Following discussion between the cardiologist, the interventional radiologist and the cardiac surgeon, after multiple interviews with the patients regarding risks and benefits of the different treatment options, it was jointly decided not to perform endovascular treatment regarding the aortic dissection due to the lack of symptoms and the absence of parenchymal involvement, but careful monitoring was deemed necessary and strenuous exercise was contraindicated [2]. A coronary angiography exam was then performed showing 50% stenosis of the proximal LAD coronary artery at angiographic estimation (Fig. 6a) with patency of its distal segment (Fig. 6b); a “minus” image along with slow-flow appearance distal to the lesion raised suspicion for coronary artery dissection and induced the operator to evaluate the stenosis with intravascular ultrasound imaging, which revealed a critical minimal lumen area of 4,0 mm2 with 80% plaque burden (Fig. 6c) as compared to the patent lumen of the adjacent segment (Fig. 6d). Due to the high-risk features of the coronary lesion, after communicating benefit and risk information to the patient and acquiring informed consent, the operator performed angioplasty with the deployment of a Synergy™ drug-eluting stent. The patient was started on triple antithrombotic therapy with warfarin (because of the left ventricular thrombus), acetyl-salicylic acid and clopidogrel; low-molecular-weight heparin bridging was utilized until target INR (2.0–2.5) was achieved. The PFO closure procedure was temporarily postponed [7].

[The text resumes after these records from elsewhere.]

Source: an optimization exercise on an open RTL-to-GDS flow (aim: a short achievable clock period and few clock cycles). Production flows keep margins and buffers that such runs may drop.
RTL that was checked went through simulation tests only; none was proved equivalent to the original.
The RTL of run 1 was laid out without a check of its function.
Power and IR drop assume default switching activity.

===== constraint.sdc =====
create_clock -name core_clock -period 11.0 [get_ports {clk}]
set_input_delay 2.2000 -clock core_clock [delete_from_list [all_inputs] [get_ports {clk}]]
set_output_delay 2.2000 -clock core_clock [all_outputs]
set_load 0.01 [all_outputs]

===== standard.sh =====
#!/bin/bash
# synth_recipe.tcl (not shown) runs the flow's synth.tcl, then flattens the netlist and writes it again
# the make line also repeats each setting of config.mk as NAME=value (left out here)
make -C /OpenROAD-flow-scripts/flow DESIGN_CONFIG=/design/flow/config.mk WORK_HOME=/design/flow/orfs CLKGATE_MAP_FILE= SYNTH_SCRIPT=/design/flow/synth_recipe.tcl "${@:-finish}"

===== design.v =====
package isaPkg;
	typedef logic [17:0] instrT;
	typedef logic [15:0] dataT;
	typedef logic [3:0] regSelT;
	typedef logic [3:0] opcodeT;
	typedef struct packed {
		logic low;
		logic negative;
		logic zero;
	} flagsT;
	localparam int NUM_REGS = 16;
	localparam regSelT LINK_REG = 4'd12;
	localparam regSelT SP_REG = 4'd13;
	localparam logic [1:0] TYPE_N = 2'b00;
	localparam opcodeT N_REG_ALU = 4'd0;
	localparam opcodeT N_MEM_REG = 4'd1;
	localparam opcodeT MOVMR = 4'd0;
	localparam opcodeT MOVRM = 4'd1;
	localparam opcodeT ALU_INC = 4'd0;
	localparam opcodeT ALU_DEC = 4'd1;
	localparam opcodeT ADD = 4'd2;
	localparam opcodeT SUB = 4'd3;
	localparam opcodeT AND = 4'd4;
	localparam opcodeT OR = 4'd5;
	localparam opcodeT XOR = 4'd6;
	localparam opcodeT NOT = 4'd7;
	localparam opcodeT LSH = 4'd8;
	localparam opcodeT RSH = 4'd9;
	localparam opcodeT ARSH = 4'd10;
	localparam opcodeT CMP = 4'd11;
	localparam opcodeT MOVR = 4'd12;
	localparam opcodeT MUL = 4'd13;
	localparam opcodeT FMUL = 4'd14;
	localparam opcodeT CALL = 4'd4;
	localparam opcodeT MOVMRI = 4'd5;
	localparam opcodeT MOVRMI = 4'd6;
	localparam opcodeT RET = 4'd7;
	localparam opcodeT JL = 4'd8;
	localparam opcodeT JLE = 4'd9;
	localparam opcodeT JNE = 4'd10;
	localparam opcodeT JE = 4'd11;
	localparam opcodeT POP = 4'd12;
	localparam opcodeT PUSH = 4'd13;
	localparam opcodeT PUSHI = 4'd14;
	localparam opcodeT INCDEC = 4'd15;
	localparam logic [1:0] INCR = 2'd0;
	localparam logic [1:0] DECR = 2'd1;
endpackage
package corePkg;
	typedef enum logic [1:0] {
		ST_FETCH,
		ST_EXEC,
		ST_MEM,
		ST_WB
	} seqStateT;
	typedef enum logic {
		OPB_REG,
		OPB_IMM
	} operandSelT;
	typedef enum logic [1:0] {
		WB_ALU,
		WB_MEM,
		WB_PCLINK
	} wbDataSelT;
	typedef enum logic [1:0] {
		PC_INC,
		PC_JUMP,
		PC_LINK
	} pcSelT;
	typedef enum logic [1:0] {
		ADR_PC,
		ADR_IMM,
		ADR_SRCREG,
		ADR_SP
	} addrSelT;
endpackage
From an optimization exercise on the open Yosys and OpenROAD flow, aimed at small area and a short achievable clock period; shortcuts taken in it are not production practice.
In this exercise RTL edits were held to simulation tests only and were not proved equivalent to the original.
Power figures rest on the tool's default switching activity, not on a simulated workload.

==> flow/design.v <==
`timescale 1ns/1ps
package mulPkg;
	localparam int OpWidth   = 16;
	localparam int ProdWidth = 2 * OpWidth;
endpackage
`timescale 1ns/1ps
`timescale 1ns/1ps
module fullAdd (
	input  logic a,
	input  logic b,
	input  logic c,
	output logic s,
	output logic co
);
	assign s  = a ^ b ^ c;
	assign co = (a & b) | (a & c) | (b & c);
endmodule
module halfAdd (
	input  logic a,
	input  logic b,
	output logic s,
	output logic co
);
	assign s  = a ^ b;
	assign co = a & b;
endmodule
module boothEnc (
	input  logic [2:0] b,
	output logic       one,
	output logic       two,
	output logic       neg
);
	assign one = b[1] ^ b[0];
	assign two = (b[2] & ~b[1] & ~b[0]) | (~b[2] & b[1] & b[0]);
	assign neg = b[2];
endmodule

During the hospital stay the patient remained asymptomatic. Cardiac anti-remodelling therapy with angiotensin converting enzyme inhibitor and a potassium sparing diuretic was started and it was well tolerated. No arrhythmic events were documented on telemetry. At discharge the patient was asymptomatic and in stable haemodynamic condition.
After 1 month acetyl-salicylic acid was interrupted. After 6 months the CTA showed no progression of the aortic dissection (Fig. 7); LVEF was almost unchanged (38%) on TTE and a small intraventricular thrombotic formation, albeit reduced in diameter, still persisted on cardiac MR imaging (Fig. 8). The patient was asymptomatic and he was advised to prolong his therapy with both clopidogrel and warfarin until future assessment with TTE and CTA after 12 months. PFO closure was not deemed necessary as long as the patient was on anticoagulation therapy.